**SUPPLIED MATERIAL:**

**src/rtl/chess_clock_pkg.sv**
```systemverilog
// Shared definitions for the chess clock: game state encoding, winner codes,
// default prescaler sizing and a small helper picking the opponent of the
// player currently on move.
package chess_clock_pkg;

  localparam int TICKS_PER_SEC_DEFAULT = 100000000;
  localparam int TICK_W_DEFAULT        = 27;

  typedef enum logic [1:0] {
    ST_IDLE   = 2'd0,
    ST_RUN_P1 = 2'd1,
    ST_RUN_P2 = 2'd2,
    ST_OVER   = 2'd3
  } state_t;

  typedef enum logic [1:0] {
    WIN_NONE = 2'b00,
    WIN_P1   = 2'b01,
    WIN_P2   = 2'b10,
    WIN_DRAW = 2'b11
  } winner_t;

  // Winner when the player on move loses (resign or timeout).
  function automatic winner_t opponent_wins(input state_t s);
    return (s == ST_RUN_P1) ? WIN_P2 : WIN_P1;
  endfunction

endpackage

```
**src/rtl/chess_tick_gen.sv**
```systemverilog
// One-second prescaler.
//   clk, reset : clock, synchronous active-high reset (count -> 0)
//   clr        : force count to 0 (wins over en)
//   en         : advance count by one per cycle
//   wrap       : high while enabled and count sits at TICKS_PER_SEC-1, i.e. the
//                cycle on which the count rolls back to 0
module chess_tick_gen #(
  parameter int TICKS_PER_SEC = 10,
  parameter int TICK_W        = 4
) (
  input  logic clk,
  input  logic reset,
  input  logic clr,
  input  logic en,
  output logic wrap
);

  localparam logic [TICK_W-1:0] LAST = TICK_W'(TICKS_PER_SEC - 1);

  logic [TICK_W-1:0] cnt_q, cnt_d;

  assign wrap = en && (cnt_q == LAST);

  always_comb begin
    cnt_d = cnt_q;
    if (clr) begin
      cnt_d = '0;
    end else if (en) begin
      cnt_d = (cnt_q == LAST) ? '0 : cnt_q + TICK_W'(1);
    end
  end

  always_ff @(posedge clk) begin
    if (reset) begin
      cnt_q <= '0;
    end else begin
      cnt_q <= cnt_d;
    end
  end

endmodule

```
**src/rtl/chess_turn_ctrl.sv**
```systemverilog
// Game-sequencing controller for the two-player chess clock.
// Owns the game FSM, push-button edge detection and the one-second prescaler;
// emits load/dec/inc strobes to the two countdown timers and drives the LEDs.
//   Inputs : clk, reset (sync, active-high), start, switch_turn,
//            surrender_player1/2 (levels), p1_zero/p2_zero (timer at 00:00)
//   Outputs: timer_load (level), p1/p2_dec and p1/p2_inc (1-cycle pulses),
//            green/red LEDs per player, game_over, winner[1:0]
// Every output is a flop; next values are derived from the next state so the
// outputs change on the same edge where the deciding input edge is seen.
module chess_turn_ctrl
  import chess_clock_pkg::*;
#(
  parameter int TICKS_PER_SEC = TICKS_PER_SEC_DEFAULT,
  parameter int TICK_W        = TICK_W_DEFAULT,
  parameter int INC_EN        = 0
) (
  input  logic       clk,
  input  logic       reset,
  input  logic       start,
  input  logic       switch_turn,
  input  logic       surrender_player1,
  input  logic       surrender_player2,
  input  logic       p1_zero,
  input  logic       p2_zero,
  output logic       timer_load,
  output logic       p1_dec,
  output logic       p2_dec,
  output logic       p1_inc,
  output logic       p2_inc,
  output logic       player1_green_led,
  output logic       player2_green_led,
  output logic       player1_red_led,
  output logic       player2_red_led,
  output logic       game_over,
  output logic [1:0] winner
);

  state_t  state_q, state_d;
  winner_t winner_q, winner_d;
  logic    start_q, switch_q;
  logic    timer_load_q, timer_load_d;
  logic    p1_dec_q, p1_dec_d, p2_dec_q, p2_dec_d;
  logic    p1_inc_q, p1_inc_d, p2_inc_q, p2_inc_d;
  logic    green1_q, green1_d, green2_q, green2_d;
  logic    red1_q, red1_d, red2_q, red2_d;
  logic    over_q, over_d;

  logic    start_rise, switch_rise, active_zero;
  logic    tick_clr, tick_en, tick_wrap;

  chess_tick_gen #(
    .TICKS_PER_SEC(TICKS_PER_SEC),
    .TICK_W       (TICK_W)
  ) u_tick_gen (
    .clk  (clk),
    .reset(reset),
    .clr  (tick_clr),
    .en   (tick_en),
    .wrap (tick_wrap)
  );

  always_comb begin
    start_rise  = start & ~start_q;
    switch_rise = switch_turn & ~switch_q;
    active_zero = 1'b0;
    state_d     = state_q;
    winner_d    = winner_q;
    p1_dec_d    = 1'b0;
    p2_dec_d    = 1'b0;
    p1_inc_d    = 1'b0;
    p2_inc_d    = 1'b0;
    // Prescaler only runs while a player is on move; any turn boundary restarts it.
    tick_clr    = 1'b1;
    tick_en     = 1'b0;

    case (state_q)
      ST_IDLE: begin
        winner_d = WIN_NONE;
        if (start_rise) state_d = ST_RUN_P1;
      end
      ST_RUN_P1, ST_RUN_P2: begin
        // Only the player on move can time out.
        active_zero = (state_q == ST_RUN_P1) ? p1_zero : p2_zero;
        tick_clr    = 1'b0;
        tick_en     = 1'b1;
        if (surrender_player1 && surrender_player2) begin
          state_d  = ST_OVER;
          winner_d = WIN_DRAW;
          tick_clr = 1'b1;
        end else if (surrender_player1) begin
          state_d  = ST_OVER;
          winner_d = WIN_P2;
          tick_clr = 1'b1;
        end else if (surrender_player2) begin
          state_d  = ST_OVER;
          winner_d = WIN_P1;
          tick_clr = 1'b1;
        end else if (active_zero) begin
          state_d  = ST_OVER;
          winner_d = opponent_wins(state_q);
          tick_clr = 1'b1;
        end else if (switch_rise) begin
          // The partial second of the finished move is discarded.
          state_d  = (state_q == ST_RUN_P1) ? ST_RUN_P2 : ST_RUN_P1;
          tick_clr = 1'b1;
          if (INC_EN != 0) begin
            p1_inc_d = (state_q == ST_RUN_P1);
            p2_inc_d = (state_q == ST_RUN_P2);
          end
        end else if (tick_wrap) begin
          p1_dec_d = (state_q == ST_RUN_P1);
          p2_dec_d = (state_q == ST_RUN_P2);
        end
      end
      default: ; // ST_OVER: latched until reset
    endcase

    timer_load_d = (state_d == ST_IDLE);
    green1_d     = (state_d == ST_RUN_P1);
    green2_d     = (state_d == ST_RUN_P2);
    over_d       = (state_d == ST_OVER);
    red1_d       = over_d && ((winner_d == WIN_P2) || (winner_d == WIN_DRAW));
    red2_d       = over_d && ((winner_d == WIN_P1) || (winner_d == WIN_DRAW));
  end

  always_ff @(posedge clk) begin
    if (reset) begin
      state_q      <= ST_IDLE;
      winner_q     <= WIN_NONE;
      start_q      <= 1'b0;
      switch_q     <= 1'b0;
      timer_load_q <= 1'b1;
      p1_dec_q     <= 1'b0;
      p2_dec_q     <= 1'b0;
      p1_inc_q     <= 1'b0;
      p2_inc_q     <= 1'b0;
      green1_q     <= 1'b0;
      green2_q     <= 1'b0;
      red1_q       <= 1'b0;
      red2_q       <= 1'b0;
      over_q       <= 1'b0;
    end else begin
      state_q      <= state_d;
      winner_q     <= winner_d;
      start_q      <= start;
      switch_q     <= switch_turn;
      timer_load_q <= timer_load_d;
      p1_dec_q     <= p1_dec_d;
      p2_dec_q     <= p2_dec_d;
      p1_inc_q     <= p1_inc_d;
      p2_inc_q     <= p2_inc_d;
      green1_q     <= green1_d;
      green2_q     <= green2_d;
      red1_q       <= red1_d;
      red2_q       <= red2_d;
      over_q       <= over_d;
    end
  end

  assign timer_load        = timer_load_q;
  assign p1_dec            = p1_dec_q;
  assign p2_dec            = p2_dec_q;
  assign p1_inc            = p1_inc_q;
  assign p2_inc            = p2_inc_q;
  assign player1_green_led = green1_q;
  assign player2_green_led = green2_q;
  assign player1_red_led   = red1_q;
  assign player2_red_led   = red2_q;
  assign game_over         = over_q;
  assign winner            = winner_q;

endmodule

```
**config.mk**
```make
export PLATFORM = sky130hd
export DESIGN_NAME = chess_turn_ctrl
export DESIGN_NICKNAME = d
export VERILOG_FILES = /design/src/rtl/chess_clock_pkg.sv /design/src/rtl/chess_tick_gen.sv /design/src/rtl/chess_turn_ctrl.sv
export SDC_FILE = /design/constraint.sdc
export NUM_CORES = 1
export LEC_CHECK = 0
export CORE_UTILIZATION = 50
export CTS_BUF_LIST = sky130_fd_sc_hd__clkbuf_16
export DETAILED_ROUTE_END_ITERATION = 12
export GPL_TIMING_DRIVEN = 0
export PLACE_DENSITY = 0.69
export SYNTH_ARGS = -nofsm -noshare
export SYNTH_HDL_FRONTEND = slang
export SYNTH_SLANG_ARGS = --single-unit
```
**constraint.sdc**
```tcl
create_clock -name clk -period 2.6 [get_ports clk]
set_clock_uncertainty 0.2 [all_clocks]
set_input_delay 0.52 -clock clk [delete_from_list [all_inputs] [get_ports clk]]
set_output_delay 0.52 -clock clk [all_outputs]
set_load 0.01 [all_outputs]
```
==> results.toml <==
[layout]
fin_cells = 303
ff_latch_area_um2 = 825.8
fillCellCount = 345
syn_to_final_growth_pct = 19.41
nNetsFinal = 268
drive_gt1_share_pct = 11.76
multi_input_area_mm2 = 0.001146
antennaDiodeCount = 0

[logic_synthesis]
synth.most_common_cell = "dfxtp_1"
ys_ff_latch = 41
synth.area.top_cells = "dfxtp_1 (40%), xor2_1 (4.3%), a211oi_1 (4.0%), ha_1 (3.7%), nand4_1 (3.7%)"
synth_flop_cell = "dfxtp_1"
synth_common_cells = "dfxtp_1 (41), nand2_1 (18), nor3_1 (13), nand4_1 (12), a211oi_1 (11)"
netlist-cell-type-count = 43
yosysTopAreaCell = "dfxtp_1"
seq_area_frac_synth_pct = 40.05
synth_edf_count = 0
yosysWarnings = 0
netlist_instances = 229
avgSynthCellArea_um2 = 8.950
synthArstFlopShare_pct = 0
synth_top_area_share_pct = 40.05
syn-cell-area_mm2 = 0.002049

[timing]
rsz0062_at_grt = "yes"
max_freq_ghz = 0.3952
relSlewSlack_pct = 61.51
tightest_slew_ns = 0.5731
drv_slew = 0
fin_crit_ns = 2.530
setup_ws_ns = 0.06950
fin_crit_sh_pct = 97.33
finalHoldViolCount = 0
setup_viol = 0
fin_hold_ws_ns = 0.2835

[power]
leakagePower_nw = 0.8103
ir_drop_mv = 0.5598
powerDensity_mw_per_mm2 = 715.5

[placement]
hpwl_um = 3045
io_buffers = 17
pre_cts_slack_ns = -0.1196
place_inst = 295
gp_congestion = 0.8218

[global_route]
antenna_found_initial = 0
grt_pass1_vias = 1651
grt_pass1_wl_um = 7465
grt_max_degree = 13
track_usage_pct = 22.61
grt-ovfl-total = 0

[run]
drv_cap = 0

[drt]
wl_per_cell_um = 14.37
dr_total_vias = 1786
firstDrtPassIters = 4
dr.first_iter.drc_count = 73
vias_per_cell = 5.894
drt_wl_total_um = 4355
drc_errors = 0
ant_nets = 0

[clocking]
h-tree-depth = 2
clk_path_buf_depth = 2
cts_buffers = 5
cts.clk_slew.worst_paths_ns = 0.06
cts_tree = "yes"
clock_latency_ns = 0.28
cts.sinks = 41
root_buffer = "clkbuf_16"

[critical_path]
worstPathRequired_ns = 2.59
critical_path_buf_inv_count = 3
rr_endpoint = "p2_dec$_SDFF_PP0_"
slowest_delay_ns = 0.54
crit_chain = "inv_1 -> ha_1 -> mux2_2 -> or4_1 -> buf_2 -> clkbuf_4 -> nor3b_1"
end_kind = "register"
critical_path_depth = 7
cp-start-kind = "register"
arrival_ns = 2.52
critPathKind = "reg -> reg"
r2r_setup_slack_ns = 0.07
timing.rr.start = "state_q[1]$_SDFF_PP0_"
reg2reg_depth = 7
cp_max_fo = 10
crit_family = "simple AND/OR/NAND/NOR gates"
worst_path_max_delay_cell = "or4_1"

[floorplan]
chipHeight_um = 66.02
rows = 22
pin_count = 20
fp.dieW_um = 66.02
die_area_mm2 = 0.004359
start_util_pct = 53.95
core_mm2 = 0.003799

[hold_path]
hold_start = "u_tick_gen.cnt_q[0]$_SDFFE_PP0N_"
hold_path_depth = 1
hold_path_class = "reg -> reg"
whs_endpoint = "u_tick_gen.cnt_q[0]$_SDFFE_PP0N_"

[run_status]
status = "finished, final reports clean"
-- kinds of logic after synthesis --
logic type               after synthesis  synth area share, %
multiplexers                           2                1.099
buffers and inverters                 21                4.884
XOR/XNOR                              12                5.128
flip-flops                            41                40.05
AND/OR/NAND/NOR                      110                32.17
AO/OA/AOI/OAI                         36                12.82
other                                  1               0.1830
adder cells (fa/ha/maj)                6                3.663
-- where the power goes --
part,internal [W],switching (W)
Clock,0.000348,0.000241
Combinational,0.000207,0.000232
Sequential,0.000691,0.0000321
-- metal layers --
layer | global-route usage (%) | wire length, um | vias up
met3 | 4.828 | 140 | 5
li1 | - | - | 910
met5 | 0 | 0 | -
met4 | 8.777 | 58 | 0
met2 | 37.12 | 1960 | 25
met1 | 28.74 | 2195 | 846
-- layout by cell type, fill, tap and decap left out, types with 3 or more instances in the layout --
cell,instances
a211oi_1,11
or3_1,5
nor2b_1,3
nand3_1,8
or4_1,8
nor3b_1,7
nor2_1,10
xor2_1,10
and4_1,5
nor4_1,3
clkbuf_1,6
o21ai_0,6
inv_1,6
clkbuf_16,5
clkdlybuf4s50_1,17
ha_1,6
dfxtp_1,39
nor3_1,12
buf_2,4
nand4_1,12
nand2_1,18
o31ai_1,7
and3_1,3
nand2b_1,3
buf_4,5
-- how the worst max path moves through the flow --
stage | startpoint | end | slack [ns]
CTS | state_q[1]$_SDFF_PP0_ | p2_dec$_SDFF_PP0_ | 0.06
floorplan | state_q[0]$_SDFF_PP0_ | u_tick_gen.cnt_q[19]$_SDFFE_PP0N_ | 0.21
finish | state_q[1]$_SDFF_PP0_ | p2_dec$_SDFF_PP0_ | 0.07
global placement | surrender_player2 | p2_dec$_SDFF_PP0_ | -0.10
global route | state_q[1]$_SDFF_PP0_ | u_tick_gen.cnt_q[17]$_SDFFE_PP0N_ | -0.02
detailed placement | surrender_player2 | p2_dec$_SDFF_PP0_ | -0.12
-- through the flow --
stage / utilization, % / power [W] / setup TNS, ns / area [um2]
after floorplan: - / 0.001004 / 0 / 2053
after CTS: 63.90 / 0.001761 / 0 / 2427
after global placement: 60.11 / 0.001166 / -0.5345 / 2283
after detailed placement: 60.11 / 0.001167 / -0.7620 / 2283
final: 64.43 / 0.001751 / 0 / 2447
after global routing: 64.43 / 0.001846 / -0.05324 / 2447
-- layout make-up --
cell class              instances  area share [%]
flip-flops and latches         41           33.74
well taps                      48           2.454
clock inverters                 3          0.5624
repair buffers                 18           7.260
clock buffers                   5           5.112
plain buffers                  15           3.272
multi-input cells             168           46.83
inverters                       5          0.7669
-- repair_timing --
action / 4_1_cts / 5_1_grt
setup endpoints to repair: 3 / 8
gates cloned: 0 / 0
gates resized for setup: 2 / 5
hold buffers: 0 / 0
setup buffers: 0 / 1
-- flip-flops by register name, indices dropped and copies added (netlist names) --
signal / cells
state_q: 2
player2_green_led: 1
player2_red_led: 1
player1_green_led: 1
start_q: 1
p2_dec: 1
winner: 2
u_tick_gen.cnt_q: 27
switch_q: 1
game_over: 1
p1_dec: 1
timer_load: 1
player1_red_led: 1
Power figures use the tool's default switching activity.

**TRY IT:** In the listing above, find the line holding "dr_total_vias = 1786" and the line holding "cts.sinks = 41", then output those two lines and every line between them exactly.

**ANSWER TO THIS PROBLEM:**
dr_total_vias = 1786
firstDrtPassIters = 4
dr.first_iter.drc_count = 73
vias_per_cell = 5.894
drt_wl_total_um = 4355
drc_errors = 0
ant_nets = 0

[clocking]
h-tree-depth = 2
clk_path_buf_depth = 2
cts_buffers = 5
cts.clk_slew.worst_paths_ns = 0.06
cts_tree = "yes"
clock_latency_ns = 0.28
cts.sinks = 41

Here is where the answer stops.